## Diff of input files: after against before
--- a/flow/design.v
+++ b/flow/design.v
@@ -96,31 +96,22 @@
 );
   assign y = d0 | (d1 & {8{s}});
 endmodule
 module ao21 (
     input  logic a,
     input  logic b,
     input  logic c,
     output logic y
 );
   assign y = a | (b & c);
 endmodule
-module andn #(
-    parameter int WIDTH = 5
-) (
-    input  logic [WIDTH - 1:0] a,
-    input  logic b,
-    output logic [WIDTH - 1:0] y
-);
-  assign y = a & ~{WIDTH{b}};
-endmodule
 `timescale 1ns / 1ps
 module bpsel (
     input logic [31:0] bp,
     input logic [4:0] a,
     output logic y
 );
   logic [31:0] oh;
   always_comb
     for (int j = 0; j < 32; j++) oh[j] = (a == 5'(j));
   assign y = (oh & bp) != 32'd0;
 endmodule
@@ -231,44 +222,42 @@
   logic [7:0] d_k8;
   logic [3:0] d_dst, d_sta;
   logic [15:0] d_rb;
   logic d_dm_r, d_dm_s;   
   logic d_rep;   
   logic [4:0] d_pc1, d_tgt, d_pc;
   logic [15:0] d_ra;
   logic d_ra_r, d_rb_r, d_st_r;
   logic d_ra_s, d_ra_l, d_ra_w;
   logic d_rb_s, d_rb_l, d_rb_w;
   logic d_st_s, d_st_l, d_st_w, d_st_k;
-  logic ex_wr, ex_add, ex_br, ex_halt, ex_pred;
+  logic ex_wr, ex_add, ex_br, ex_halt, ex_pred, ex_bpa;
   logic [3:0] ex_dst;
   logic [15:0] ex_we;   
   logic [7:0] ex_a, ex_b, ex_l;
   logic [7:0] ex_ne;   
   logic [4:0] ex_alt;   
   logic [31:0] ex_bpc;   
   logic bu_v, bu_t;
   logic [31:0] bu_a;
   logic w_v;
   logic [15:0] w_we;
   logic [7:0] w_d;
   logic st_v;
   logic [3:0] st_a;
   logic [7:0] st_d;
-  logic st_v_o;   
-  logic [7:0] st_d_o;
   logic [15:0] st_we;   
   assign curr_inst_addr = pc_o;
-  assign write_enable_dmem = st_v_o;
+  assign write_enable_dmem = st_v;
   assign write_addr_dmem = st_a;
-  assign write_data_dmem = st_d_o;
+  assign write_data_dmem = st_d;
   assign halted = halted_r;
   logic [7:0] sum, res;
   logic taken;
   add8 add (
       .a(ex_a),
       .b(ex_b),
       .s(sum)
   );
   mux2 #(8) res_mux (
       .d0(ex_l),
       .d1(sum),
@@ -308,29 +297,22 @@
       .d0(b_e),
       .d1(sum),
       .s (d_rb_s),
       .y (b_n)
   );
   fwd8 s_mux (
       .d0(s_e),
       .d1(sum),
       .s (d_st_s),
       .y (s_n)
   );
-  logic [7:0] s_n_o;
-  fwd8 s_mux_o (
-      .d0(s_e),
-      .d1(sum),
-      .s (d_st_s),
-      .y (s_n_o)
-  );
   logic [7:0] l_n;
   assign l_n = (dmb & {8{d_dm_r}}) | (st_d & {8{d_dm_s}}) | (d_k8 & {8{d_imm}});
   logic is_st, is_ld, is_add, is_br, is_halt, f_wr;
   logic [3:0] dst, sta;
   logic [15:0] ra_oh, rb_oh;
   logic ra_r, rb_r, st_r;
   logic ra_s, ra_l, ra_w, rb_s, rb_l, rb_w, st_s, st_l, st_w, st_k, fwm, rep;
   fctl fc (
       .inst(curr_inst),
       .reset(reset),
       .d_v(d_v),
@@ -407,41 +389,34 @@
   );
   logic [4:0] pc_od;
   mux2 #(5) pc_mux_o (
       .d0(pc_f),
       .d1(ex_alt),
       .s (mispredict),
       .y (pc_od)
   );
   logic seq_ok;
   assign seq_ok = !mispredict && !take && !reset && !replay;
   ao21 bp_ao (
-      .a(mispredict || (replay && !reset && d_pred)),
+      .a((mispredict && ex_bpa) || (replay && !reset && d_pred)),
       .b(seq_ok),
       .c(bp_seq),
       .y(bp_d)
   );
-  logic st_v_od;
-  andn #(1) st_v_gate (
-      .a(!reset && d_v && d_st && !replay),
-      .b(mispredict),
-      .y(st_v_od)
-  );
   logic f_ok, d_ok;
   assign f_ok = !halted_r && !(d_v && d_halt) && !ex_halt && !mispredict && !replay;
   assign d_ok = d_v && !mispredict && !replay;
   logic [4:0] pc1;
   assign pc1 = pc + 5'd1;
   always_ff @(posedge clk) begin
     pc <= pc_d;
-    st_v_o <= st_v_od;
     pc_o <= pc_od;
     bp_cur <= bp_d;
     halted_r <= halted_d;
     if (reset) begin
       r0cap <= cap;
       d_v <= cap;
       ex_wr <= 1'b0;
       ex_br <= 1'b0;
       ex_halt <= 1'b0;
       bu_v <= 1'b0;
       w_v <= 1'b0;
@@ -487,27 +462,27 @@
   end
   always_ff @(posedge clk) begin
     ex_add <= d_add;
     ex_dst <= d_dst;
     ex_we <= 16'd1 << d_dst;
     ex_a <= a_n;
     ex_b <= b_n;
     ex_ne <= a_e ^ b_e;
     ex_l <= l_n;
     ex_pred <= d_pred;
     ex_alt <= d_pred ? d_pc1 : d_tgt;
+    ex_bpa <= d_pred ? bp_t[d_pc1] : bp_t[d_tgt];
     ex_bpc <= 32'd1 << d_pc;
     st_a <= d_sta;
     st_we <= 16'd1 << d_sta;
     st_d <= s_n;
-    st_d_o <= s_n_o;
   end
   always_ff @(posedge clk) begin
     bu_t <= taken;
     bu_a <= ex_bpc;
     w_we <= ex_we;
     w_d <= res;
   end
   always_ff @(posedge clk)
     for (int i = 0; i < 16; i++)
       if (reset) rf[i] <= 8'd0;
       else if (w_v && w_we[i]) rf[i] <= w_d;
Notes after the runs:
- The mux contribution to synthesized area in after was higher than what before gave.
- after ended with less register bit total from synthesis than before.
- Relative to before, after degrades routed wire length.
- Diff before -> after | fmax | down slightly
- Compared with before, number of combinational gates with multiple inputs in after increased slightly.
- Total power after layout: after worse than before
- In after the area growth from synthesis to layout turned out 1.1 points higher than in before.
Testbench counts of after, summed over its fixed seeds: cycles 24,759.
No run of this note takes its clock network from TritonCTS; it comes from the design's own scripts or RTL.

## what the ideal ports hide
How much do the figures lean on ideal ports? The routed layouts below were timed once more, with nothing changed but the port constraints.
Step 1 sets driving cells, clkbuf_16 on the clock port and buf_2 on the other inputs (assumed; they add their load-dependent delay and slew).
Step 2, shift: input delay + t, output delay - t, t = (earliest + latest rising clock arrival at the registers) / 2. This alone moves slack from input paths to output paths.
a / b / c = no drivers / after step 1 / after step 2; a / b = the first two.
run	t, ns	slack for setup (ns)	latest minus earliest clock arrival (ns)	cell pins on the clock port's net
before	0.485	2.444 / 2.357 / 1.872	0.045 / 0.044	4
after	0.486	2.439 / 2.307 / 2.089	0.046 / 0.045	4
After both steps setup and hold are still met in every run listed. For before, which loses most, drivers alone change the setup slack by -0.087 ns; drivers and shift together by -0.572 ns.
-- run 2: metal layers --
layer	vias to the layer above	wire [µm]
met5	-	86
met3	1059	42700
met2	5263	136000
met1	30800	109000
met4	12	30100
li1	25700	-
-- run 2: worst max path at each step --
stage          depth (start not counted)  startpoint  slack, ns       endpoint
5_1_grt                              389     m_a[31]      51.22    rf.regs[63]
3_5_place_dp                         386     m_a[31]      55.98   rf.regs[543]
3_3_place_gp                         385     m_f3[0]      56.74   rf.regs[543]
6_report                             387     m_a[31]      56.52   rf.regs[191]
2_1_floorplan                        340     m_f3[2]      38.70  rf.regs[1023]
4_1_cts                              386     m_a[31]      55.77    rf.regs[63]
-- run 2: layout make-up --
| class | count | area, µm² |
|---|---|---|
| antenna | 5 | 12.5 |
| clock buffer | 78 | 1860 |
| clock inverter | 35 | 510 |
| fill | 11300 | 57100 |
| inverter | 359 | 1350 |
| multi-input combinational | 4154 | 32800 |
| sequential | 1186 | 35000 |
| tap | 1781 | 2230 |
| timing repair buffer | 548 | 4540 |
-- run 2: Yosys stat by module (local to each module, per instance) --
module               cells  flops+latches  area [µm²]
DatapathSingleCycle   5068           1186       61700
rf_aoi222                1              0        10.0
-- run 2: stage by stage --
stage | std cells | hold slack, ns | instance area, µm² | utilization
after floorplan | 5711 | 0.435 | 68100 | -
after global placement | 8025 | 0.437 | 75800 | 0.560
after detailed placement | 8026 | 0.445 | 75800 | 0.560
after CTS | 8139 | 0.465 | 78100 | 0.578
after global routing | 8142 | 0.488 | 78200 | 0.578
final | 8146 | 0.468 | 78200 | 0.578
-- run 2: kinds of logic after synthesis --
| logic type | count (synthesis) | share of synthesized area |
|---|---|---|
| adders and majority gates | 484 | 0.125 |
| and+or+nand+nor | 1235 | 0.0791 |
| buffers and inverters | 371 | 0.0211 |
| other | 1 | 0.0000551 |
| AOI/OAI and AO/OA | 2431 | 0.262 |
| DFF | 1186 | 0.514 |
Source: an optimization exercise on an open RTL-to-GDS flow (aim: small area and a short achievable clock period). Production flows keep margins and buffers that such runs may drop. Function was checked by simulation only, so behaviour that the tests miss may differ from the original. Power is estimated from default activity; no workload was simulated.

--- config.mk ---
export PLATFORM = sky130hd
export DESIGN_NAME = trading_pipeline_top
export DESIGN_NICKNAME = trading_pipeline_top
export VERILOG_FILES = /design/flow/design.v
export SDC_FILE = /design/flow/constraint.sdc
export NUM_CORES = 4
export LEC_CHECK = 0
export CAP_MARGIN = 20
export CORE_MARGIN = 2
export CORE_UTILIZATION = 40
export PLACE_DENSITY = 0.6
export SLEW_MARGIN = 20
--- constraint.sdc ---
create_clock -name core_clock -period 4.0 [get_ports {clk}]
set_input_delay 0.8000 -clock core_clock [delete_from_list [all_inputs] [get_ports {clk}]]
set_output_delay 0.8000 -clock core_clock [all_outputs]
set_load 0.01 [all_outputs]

==

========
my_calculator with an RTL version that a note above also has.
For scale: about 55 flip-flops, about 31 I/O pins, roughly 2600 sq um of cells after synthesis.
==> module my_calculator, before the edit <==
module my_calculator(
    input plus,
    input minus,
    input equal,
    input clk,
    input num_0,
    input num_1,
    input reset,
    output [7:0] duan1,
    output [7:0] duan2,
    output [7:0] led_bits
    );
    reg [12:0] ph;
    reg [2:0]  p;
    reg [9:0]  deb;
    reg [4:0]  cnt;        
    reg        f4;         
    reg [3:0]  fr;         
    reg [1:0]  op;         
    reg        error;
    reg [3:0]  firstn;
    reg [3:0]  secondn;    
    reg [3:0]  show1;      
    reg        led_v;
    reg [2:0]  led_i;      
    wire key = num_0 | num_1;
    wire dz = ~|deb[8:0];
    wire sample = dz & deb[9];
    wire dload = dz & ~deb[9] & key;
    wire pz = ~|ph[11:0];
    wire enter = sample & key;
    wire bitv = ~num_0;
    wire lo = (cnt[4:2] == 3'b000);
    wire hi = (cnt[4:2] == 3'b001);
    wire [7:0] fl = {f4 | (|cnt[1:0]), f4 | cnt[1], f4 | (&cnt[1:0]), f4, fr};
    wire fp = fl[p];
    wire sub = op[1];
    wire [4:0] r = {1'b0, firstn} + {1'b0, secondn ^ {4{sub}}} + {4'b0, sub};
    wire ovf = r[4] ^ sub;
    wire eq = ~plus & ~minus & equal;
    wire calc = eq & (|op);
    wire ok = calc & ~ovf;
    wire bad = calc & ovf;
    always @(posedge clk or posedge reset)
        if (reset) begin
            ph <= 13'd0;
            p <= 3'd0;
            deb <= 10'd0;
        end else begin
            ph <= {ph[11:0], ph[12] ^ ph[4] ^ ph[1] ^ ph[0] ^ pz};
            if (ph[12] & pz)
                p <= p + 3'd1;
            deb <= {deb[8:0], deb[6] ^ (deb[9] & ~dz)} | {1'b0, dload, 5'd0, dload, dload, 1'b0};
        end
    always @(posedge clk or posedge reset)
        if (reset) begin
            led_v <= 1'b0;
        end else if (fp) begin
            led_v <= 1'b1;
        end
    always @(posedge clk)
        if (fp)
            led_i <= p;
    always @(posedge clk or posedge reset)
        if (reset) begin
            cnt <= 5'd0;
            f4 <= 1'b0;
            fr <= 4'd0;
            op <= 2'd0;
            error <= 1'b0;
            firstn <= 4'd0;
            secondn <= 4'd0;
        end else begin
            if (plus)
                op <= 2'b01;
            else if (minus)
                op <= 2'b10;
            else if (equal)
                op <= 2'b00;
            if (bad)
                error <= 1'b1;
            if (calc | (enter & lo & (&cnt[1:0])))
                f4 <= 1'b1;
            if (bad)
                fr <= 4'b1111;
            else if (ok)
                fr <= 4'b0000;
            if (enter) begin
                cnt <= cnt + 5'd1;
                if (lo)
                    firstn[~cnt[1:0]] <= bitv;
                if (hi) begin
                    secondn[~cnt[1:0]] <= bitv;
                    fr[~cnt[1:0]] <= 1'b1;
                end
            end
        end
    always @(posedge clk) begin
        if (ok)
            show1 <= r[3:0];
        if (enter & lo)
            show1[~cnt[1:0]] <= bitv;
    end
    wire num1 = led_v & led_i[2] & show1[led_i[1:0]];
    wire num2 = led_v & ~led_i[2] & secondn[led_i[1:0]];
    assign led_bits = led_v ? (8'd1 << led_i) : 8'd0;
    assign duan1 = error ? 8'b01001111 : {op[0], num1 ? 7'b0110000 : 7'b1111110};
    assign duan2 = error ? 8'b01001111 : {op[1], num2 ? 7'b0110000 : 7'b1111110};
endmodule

• Your goal:
Show all lines above that contain "alone".

• Output of the task:
Step 2, shift: input delay + t, output delay - t, t = (earliest + latest rising clock arrival at the registers) / 2. This alone moves slack from input paths to output paths.
After both steps setup and hold are still met in every run listed. For before, which loses most, drivers alone change the setup slack by -0.087 ns; drivers and shift together by -0.572 ns.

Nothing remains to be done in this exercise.